Joakim via Digitalmars-d digitalmars-d at puremagic.com
Wed Sep 23 09:22:34 PDT 2015


On Wednesday, 23 September 2015 at 15:47:06 UTC, Chris wrote:
> On Wednesday, 23 September 2015 at 12:19:48 UTC, Russel Winder 
> wrote:
>
>> The most important can be paraphrased as "I had heard of D but 
>> as it was getting no traction, I never looked at it again."
>
> Sad but true. Developers want better tools, but don't even look 
> at them, unless you hype them. No wonder mediocre but 
> well-hyped languages could be so successful. The sad thing is 
> that one would have thought that developers are a bit wiser 
> than the average consumer when it comes to choosing their tools.

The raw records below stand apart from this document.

$ cat config.mk
export PLATFORM = sky130hd
export DESIGN_NAME = slip_uart_tx
export DESIGN_NICKNAME = d
export VERILOG_FILES = /design/src/rtl/slip_uart_tx.sv
export SDC_FILE = /design/constraint.sdc
export NUM_CORES = 1
export LEC_CHECK = 0
export CORE_MARGIN = 8
export CORE_UTILIZATION = 50
export DETAILED_ROUTE_END_ITERATION = 16
export PLACE_DENSITY = 0.66
export SYNTH_ARGS = -nofsm -noshare
export SYNTH_HDL_FRONTEND = slang
export SYNTH_SLANG_ARGS = --single-unit
$ cat constraint.sdc
create_clock -name clk -period 6.25 [get_ports clk]
set_input_delay 0.625 -clock clk [delete_from_list [all_inputs] [get_ports clk]]
set_output_delay 0.625 -clock clk [all_outputs]
set_load 0.005 [all_outputs]
## config.mk

```make
export PLATFORM = sky130hd
export DESIGN_NAME = bcd_run_ctrl
export DESIGN_NICKNAME = d
export VERILOG_FILES = /design/src/rtl/bcd_run_ctrl.sv
export SDC_FILE = /design/constraint.sdc
export NUM_CORES = 1
export LEC_CHECK = 0
export BUFFER_PORTS_ARGS = -buffer_cell sky130_fd_sc_hd__buf_2
export CORE_MARGIN = 2
export CORE_UTILIZATION = 57
export DETAILED_ROUTE_END_ITERATION = 10
export PLACE_DENSITY = 0.8
export RECOVER_POWER = 25
export SLEW_MARGIN = 40
export SYNTH_ARGS = -nofsm -noshare
export SYNTH_HDL_FRONTEND = slang
export SYNTH_SLANG_ARGS = --single-unit
```

## constraint.sdc

```tcl
create_clock -name clk -period 3.8 [get_ports clk]
set_input_delay 0.76 -clock clk [delete_from_list [all_inputs] [get_ports clk]]
set_output_delay 0.76 -clock clk [all_outputs]
set_load 0.05 [all_outputs]
```

## src/rtl/bcd_run_ctrl.sv

```systemverilog
// Run controller for a cascade of BCD digit counters: start/stop/clear command
// handling, a clock prescaler, carry chaining, target stop and free-run overflow.
module bcd_run_ctrl #(
  parameter int DIGITS   = 4,
  parameter int PRESCALE = 10,
  parameter int PS_W     = 16
) (
  input  logic                clk,
  input  logic                rst,
  input  logic                start,
  input  logic                stop,
  input  logic                clear,
  input  logic [4*DIGITS-1:0] target,
  output logic [4*DIGITS-1:0] count,
  output logic                tick,
  output logic                running,
  output logic                done,
  output logic                overflow
);

  localparam int CW = 4 * DIGITS;
  localparam logic [PS_W-1:0] PS_LAST = PS_W'(PRESCALE - 1);

  typedef enum logic [1:0] {IDLE, RUN, PAUSE, DONE} state_t;

  state_t          state, state_nx;
  logic [PS_W-1:0] ps, ps_nx;
  logic [CW-1:0]   count_nx, count_inc;
  logic            done_nx, ovf_nx;
  logic            carry;
  logic [3:0]      dig;

  assign tick = (state == RUN) && (ps == PS_LAST);

  // Ripple BCD increment; the carry out of the top digit means every digit was 9.
  always_comb begin
    count_inc = '0;
    carry     = 1'b1;
    dig       = '0;
    for (int i = 0; i < DIGITS; i++) begin
      dig = count[4*i +: 4];
      if (carry) begin
        if (dig == 4'd9) begin
          count_inc[4*i +: 4] = 4'd0;
        end else begin
          count_inc[4*i +: 4] = dig + 4'd1;
          carry = 1'b0;
        end
      end else begin
        count_inc[4*i +: 4] = dig;
      end
    end
  end

  always_comb begin
    state_nx = state;
    ps_nx    = ps;
    count_nx = count;
    done_nx  = 1'b0;
    ovf_nx   = 1'b0;
    if (clear) begin
      state_nx = IDLE;
      ps_nx    = '0;
      count_nx = '0;
    end else begin
      case (state)
        IDLE:  if (start && !stop) state_nx = RUN;
        RUN: begin
          if (tick) begin
            ps_nx    = '0;
            count_nx = count_inc;
            if ((target != '0) && (count_inc == target)) begin
              state_nx = DONE;
              done_nx  = 1'b1;
            end else if (carry) begin
              ovf_nx = 1'b1;
            end
          end else begin
            ps_nx = ps + PS_W'(1);
          end
          // A stop still lets this edge's tick land; reaching target takes precedence.
          if (stop && (state_nx == RUN)) state_nx = PAUSE;
        end
        PAUSE: if (start && !stop) state_nx = RUN;
        DONE:  state_nx = DONE;
        default: state_nx = IDLE;
      endcase
    end
  end

  always_ff @(posedge clk or negedge rst) begin
    if (!rst) begin
      state    <= IDLE;
      ps       <= '0;
      count    <= '0;
      running  <= 1'b0;
      done     <= 1'b0;
      overflow <= 1'b0;
    end else begin
      state    <= state_nx;
      ps       <= ps_nx;
      count    <= count_nx;
      running  <= (state_nx == RUN);
      done     <= done_nx;
      overflow <= ovf_nx;
    end
  end

endmodule

```

==> flow_summary_export.csv <==
group,metric,value,unit
clocking,cts-buffers-inserted,5,
sta,maxSlewViolCount,38,
synth,synth_seq_area_share,36.7,%
place,routabilityCongestion,0.899,
floorplan,fp-row-count,24,
sta,final_total_negative_setup_slack,0,ns
drt,avgRoutedWirePerCell,14.6,microns
sta,timing.clock.skew,0.00429,ns
run_status,violations,"capacitance limit, slew limit",
floorplan,die_area,4970,sq um
critical_path,worstPathCellList,"nand4bb_1 -> nor2_1 -> mux2i_1 -> xor2_1 -> or4b_2 -> or4_4 -> a311oi_2",
cells_and_area,layout_cells_sized_above_1,15.7,%
clocking,postCtsResizedCells,0,
power,power_density,253,nW/um^2
cells_and_area,antenna_cells,0,
clocking,post-cts-setup-buffers,0,
power,power_frac_clock,37.2,%
drt,initial_drc_count,147,
synth,postSynth.topFlopCell,"dfrtp_1",
min_path,worst_hold_path_type,"reg -> reg",
cells_and_area,layout.cells.most_common_list,"nor2_1 (43), buf_2 (39), dfrtp_1 (37)",
sta,grt_setup_unrepaired,"false",
clocking,cts_root_buffer,"clkbuf_8",
clocking,clock_insertion_delay_worst_skew,0.29,ns
cells_and_area,postLayoutCellArea,2840,sq um
power,combinationalPowerShare,7.7,%
synth,number_of_enable_flip_flop_cells_after_synthesis,0,
grt,first_global_vias,2118,
run_status,outcome,"finished with violations",
synth,synth_fp_nets,326,
clocking,ctsLongestPathBuffers,2,
drt,wirelength,5.66,mm
place,hpwlAfterDp,4.13,mm
synth,yosys_warnings,0,
cells_and_area,flow.area_growth_from_synthesis,12.8,%
critical_path,slowest_delay,0.60,ns
critical_path,setup.worst_path.end_class,"flip-flop",
grt,grt_first_pass_wirelength,9.69,mm
synth,synthesis.area_per_instance,8.49,sq um
floorplan,fp.dieW,70.5,microns
clocking,cts.clk_slew.worst_paths,0.07,ns
synth,synthCells,297,
synth,mappedNetlistArea,2520,sq um
place,port-buffer-count,40,
critical_path,worst-setup-path-type,"reg -> reg",
floorplan,chipHeight,70.5,microns
critical_path,slowest_stage,"or4b_2",
grt,grt_overflow_total,0,
cells_and_area,most_common_library_cell_in_the_layout_ignoring_fill_and_taps,"nor2_1",
drt,via_per_inst,5.88,
grt,grt_max_degree,38,
clocking,clock_sink_count,37,
sta,slew_headroom,-32.9,%
drt,drt_pass1_iterations,4,
sta,worst-slew-pin-transition,1.99,ns
power,seq_power_share,55.1,%
critical_path,worstPathRequired,4.00,ns
sta,max_freq,0.304,GHz
place,post_dp_cell_area,2770,sq um
floorplan,num_io_pins,41,
drt,drt.antenna.violating_nets,0,
drt,drc,0,
sta,final_count_of_negative_setup_slack_endpoints,0,
grt,antenna_found_initial,0,
floorplan,core,4290,sq um
power,power_report.internal_total,542,uW
critical_path,cp_data_arrival_time,3.49,ns
job,cap_violations,1,
critical_path,critPathLaunchType,"flip-flop",
power,power.share.switching,24.8,%
power,power.leakage,1.24,nW
power,netSwitchingPower,179,uW
floorplan,floorplan.initialDensity,58.7,%
critical_path,timing.critical_path.fanout_max,13,
clocking,cts_tree,"done",
cells_and_area,post_layout_nets,365,
synth,postSynth.asyncResetShare,100,%
synth,ys_types,46,
clocking,post_cts_hold_fix_bufs,0,
sta,min_period,3.29,ns
sta,timing.final.hold_violations,0,
synth,post_synthesis_register_bit_count,37,
grt,grt_usage,24.2,%
power,worst_ir_drop_on_vdd,154,uV
sta,period_utilisation_layout,86.6,%
clocking,h_tree_depth,2,
drt,num_vias,2287,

Most developers are either not interested in choosing their own 
tools, or know they're not smart enough to do so.  Instead, they 
rely on the same mechanism as most consumers, social proof, ie do 
what everybody else in your field is doing:

https://en.wikipedia.org/wiki/Social_proof

D is still in the innovators and early adopters stage of the tech 
adoption lifecycle:

https://en.wikipedia.org/wiki/Technology_adoption_lifecycle

To break out to an early majority, D will have to prove itself, 
ie the innovators and early adopters have to show empirically 
that it is working better for them and allowing them to do more.  
Sociomantic would be a good success story to point at, though the 
fact they're still on D1 hurts that story.

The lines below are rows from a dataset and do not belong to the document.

<file path="src/rtl/bg_scroll_engine_pkg.sv">
// Shared constants and refill request record for the background scroll engine.
package bg_scroll_engine_pkg;

    localparam int NAME_ROW_BYTES = 32;
    localparam int PAGE_BYTES     = 1024;
    localparam int ATTR_OFFSET    = 960;

    // Request fields are sized for the widest supported configuration; the top narrows them.
    localparam int REQ_ADDR_MAX_W = 32;
    localparam int REQ_PTR_MAX_W  = 16;

    typedef struct packed {
        logic                      isAttr;
        logic [REQ_ADDR_MAX_W-1:0] flashAddr;
        logic [REQ_PTR_MAX_W-1:0]  ramAddr;
    } scroll_req_t;

    localparam int REQ_W = $bits(scroll_req_t);

endpackage

</file>
<file path="src/rtl/bg_scroll_engine_fifo.sv">
// Refill request queue: power-of-two FIFO with valid/ready read side and overflow drop flag.
module scroll_req_fifo
    import bg_scroll_engine_pkg::*;
#(
    parameter int DEPTH = 2
) (
    input  logic             clk,
    input  logic             rstn,
    input  logic             clr,
    input  logic             wr_en,
    input  logic [REQ_W-1:0] wr_data,
    output logic             wr_drop,
    output logic             rd_valid,
    output logic [REQ_W-1:0] rd_data,
    input  logic             rd_ready
);

    localparam int AW = $clog2(DEPTH);

    logic [REQ_W-1:0] mem [DEPTH];
    logic [AW:0]      wr_ptr;
    logic [AW:0]      rd_ptr;
    logic             full;
    logic             pop;
    logic             push;

    assign full     = (wr_ptr[AW] != rd_ptr[AW]) && (wr_ptr[AW-1:0] == rd_ptr[AW-1:0]);
    assign rd_valid = (wr_ptr != rd_ptr);
    assign pop      = rd_valid && rd_ready;
    // A read on the same edge frees the slot, so a full queue still accepts the write.
    assign push     = wr_en && (!full || pop);
    assign wr_drop  = wr_en && full && !pop;
    assign rd_data  = mem[rd_ptr[AW-1:0]];

    always_ff @(posedge clk or negedge rstn) begin
        if (!rstn) begin
            wr_ptr <= '0;
            rd_ptr <= '0;
        end else if (clr) begin
            wr_ptr <= '0;
            rd_ptr <= '0;
        end else begin
            if (push) wr_ptr <= wr_ptr + 1'b1;
            if (pop)  rd_ptr <= rd_ptr + 1'b1;
        end
    end

    always_ff @(posedge clk) begin
        if (push && !clr) mem[wr_ptr[AW-1:0]] <= wr_data;
    end

endmodule

</file>
<file path="src/rtl/bg_scroll_engine.sv">
// Two-page vertical background scroller issuing tile-row refill requests.
// Optional SCROLL_LOOP_EN: background counter wraps to 0 past mapBackgroundMax instead of stopping.
module bg_scroll_engine
    import bg_scroll_engine_pkg::*;
#(
    parameter int PTR_W      = 9,
    parameter int PAGE_LINES = 240,
    parameter int FIFO_DEPTH = 2,
    parameter int ADDR_W     = 24
) (
    input  logic              clk,
    input  logic              rstn,
    input  logic              scrollEn,
    input  logic              scrollDir,
    input  logic [7:0]        scrollCntMax,
    input  logic [ADDR_W-1:0] flashAddrStart,
    input  logic [7:0]        mapBackgroundMax,
    input  logic              vgaIntr,
    output logic [7:0]        mapBackgroundCnt,
    output logic [PTR_W-1:0]  scrollPtrOut,
    output logic [7:0]        mapScrollPtr,
    output logic              scrollingFlag,
    output logic              reqValid,
    input  logic              reqReady,
    output logic              reqIsAttr,
    output logic [ADDR_W-1:0] reqFlashAddr,
    output logic [PTR_W-1:0]  reqRamAddr,
    output logic              overrunErr
);

    localparam logic [PTR_W-1:0] HALF   = {1'b1, {(PTR_W-1){1'b0}}};
    localparam logic [PTR_W-1:0] TGT_LO = PTR_W'(PAGE_LINES - 1);
    localparam logic [PTR_W-1:0] TGT_HI = HALF + PTR_W'(PAGE_LINES - 1);

    logic             intr_q1, intr_q2, frame_pulse, step;
    logic [7:0]       frame_cnt, cnt_next;
    logic [PTR_W-1:0] ptr, ptr_next;
    logic             wrapped, name_hit, attr_hit;
    logic [ADDR_W-1:0] name_flash, attr_flash;
    logic [PTR_W-1:0]  name_ram, attr_ram;
    scroll_req_t      name_req, attr_req, head;
    logic [REQ_W-1:0] pend_req, fifo_wr_data, fifo_rd_data;
    logic             pend_busy, fifo_wr, fifo_drop;
    logic             unused_hi;

    assign frame_pulse   = intr_q1 && !intr_q2;
    assign scrollingFlag = scrollEn && (mapBackgroundCnt <= mapBackgroundMax);
    assign step          = frame_pulse && scrollingFlag && (frame_cnt == scrollCntMax);
    assign mapScrollPtr  = ptr[7:0];

    always_comb begin
        ptr_next = ptr;
        cnt_next = mapBackgroundCnt;
        wrapped  = 1'b0;
        if (scrollDir) begin
            if (ptr == TGT_LO) begin
                ptr_next = HALF;
                wrapped  = 1'b1;
            end else if (ptr == TGT_HI) begin
                ptr_next = '0;
                wrapped  = 1'b1;
            end else begin
                ptr_next = ptr + 1'b1;
            end
            if (wrapped && mapBackgroundCnt != 8'd0) cnt_next = mapBackgroundCnt - 1'b1;
        end else begin
            if (ptr == HALF) begin
                ptr_next = TGT_LO;
                wrapped  = 1'b1;
            end else if (ptr == '0) begin
                ptr_next = TGT_HI;
                wrapped  = 1'b1;
            end else begin
                ptr_next = ptr - 1'b1;
            end
`ifdef SCROLL_LOOP_EN
            if (wrapped) cnt_next = (mapBackgroundCnt >= mapBackgroundMax) ? 8'd0 : mapBackgroundCnt + 1'b1;
`else
            if (wrapped) cnt_next = mapBackgroundCnt + 1'b1;
`endif
        end
        name_hit = scrollDir ? (ptr_next[2:0] == 3'd0) : (ptr_next[2:0] == 3'd7);
        attr_hit = name_hit && (wrapped || (scrollDir ? (ptr_next[4:0] == 5'd0) : (ptr_next[4:0] == 5'd31)));
    end

    always_comb begin
        name_flash = flashAddrStart + ADDR_W'(cnt_next) * ADDR_W'(PAGE_BYTES)
                   + ADDR_W'(ptr_next[7:3]) * ADDR_W'(NAME_ROW_BYTES);
        attr_flash = flashAddrStart + ADDR_W'(cnt_next) * ADDR_W'(PAGE_BYTES)
                   + ADDR_W'(ATTR_OFFSET) + ADDR_W'({ptr_next[7:5], 3'b000});
        name_ram   = {ptr_next[PTR_W-1:3], 3'b000};
        attr_ram   = {ptr_next[PTR_W-1], {(PTR_W-1){1'b0}}} + PTR_W'(PAGE_LINES)
                   + PTR_W'({ptr_next[7:5], 1'b0});
        name_req.isAttr    = 1'b0;
        name_req.flashAddr = REQ_ADDR_MAX_W'(name_flash);
        name_req.ramAddr   = REQ_PTR_MAX_W'(name_ram);
        attr_req.isAttr    = 1'b1;
        attr_req.flashAddr = REQ_ADDR_MAX_W'(attr_flash);
        attr_req.ramAddr   = REQ_PTR_MAX_W'(attr_ram);
    end

    // The held attribute request goes out the cycle after its name request; a new step then loses its requests.
    assign fifo_wr      = pend_busy || (step && name_hit);
    assign fifo_wr_data = pend_busy ? pend_req : name_req;

    always_ff @(posedge clk or negedge rstn) begin
        if (!rstn) begin
            intr_q1 <= 1'b0; intr_q2 <= 1'b0;
            frame_cnt <= '0; ptr <= '0; scrollPtrOut <= '0; mapBackgroundCnt <= '0;
            pend_busy <= 1'b0; pend_req <= '0; overrunErr <= 1'b0;
        end else if (!scrollEn) begin
            intr_q1 <= 1'b0; intr_q2 <= 1'b0;
            frame_cnt <= '0; ptr <= '0; scrollPtrOut <= '0; mapBackgroundCnt <= '0;
            pend_busy <= 1'b0; pend_req <= '0; overrunErr <= 1'b0;
        end else begin
            intr_q1 <= vgaIntr;
            intr_q2 <= intr_q1;
            if (step) begin
                ptr              <= ptr_next;
                scrollPtrOut     <= ptr;
                mapBackgroundCnt <= cnt_next;
                frame_cnt        <= '0;
            end else if (frame_pulse && scrollingFlag) begin
                frame_cnt <= frame_cnt + 1'b1;
            end
            pend_busy <= step && !pend_busy && attr_hit;
            if (step && !pend_busy) pend_req <= attr_req;
            if (fifo_drop || (step && pend_busy)) overrunErr <= 1'b1;
        end
    end

    scroll_req_fifo #(.DEPTH(FIFO_DEPTH)) u_fifo (
        .clk      (clk),
        .rstn     (rstn),
        .clr      (!scrollEn),
        .wr_en    (fifo_wr),
        .wr_data  (fifo_wr_data),
        .wr_drop  (fifo_drop),
        .rd_valid (reqValid),
        .rd_data  (fifo_rd_data),
        .rd_ready (reqReady)
    );

    assign head         = fifo_rd_data;
    assign reqIsAttr    = head.isAttr;
    assign reqFlashAddr = head.flashAddr[ADDR_W-1:0];
    assign reqRamAddr   = head.ramAddr[PTR_W-1:0];
    assign unused_hi    = |{head.flashAddr, head.ramAddr};

endmodule

</file>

This is why I keep saying D needs a killer app to break out and 
garner attention so it spreads wider.  An example would be how 
the success of Whatsapp brought more attention to Erlang.  
Barring that, a bunch of nice libraries on dub that get attention 
might work too.  One is a home run, the other is a bunch of 
singles, to use a baseball analogy.

I'm hoping that once D is on mobile, it will prove fertile 
terrain and flourish there.  I think more could be done to 
publicize it as a good language on the server, that scales well 
and is much easier to develop with.

There will need to be a paid toolchain at some point, to spur 
more development and more manpower on sanding down the rough 
edges of the tools.  That's a chicken-and-egg situation right 
now, as there might not be enough devs and businesses making 
money off D to pay for such tools yet.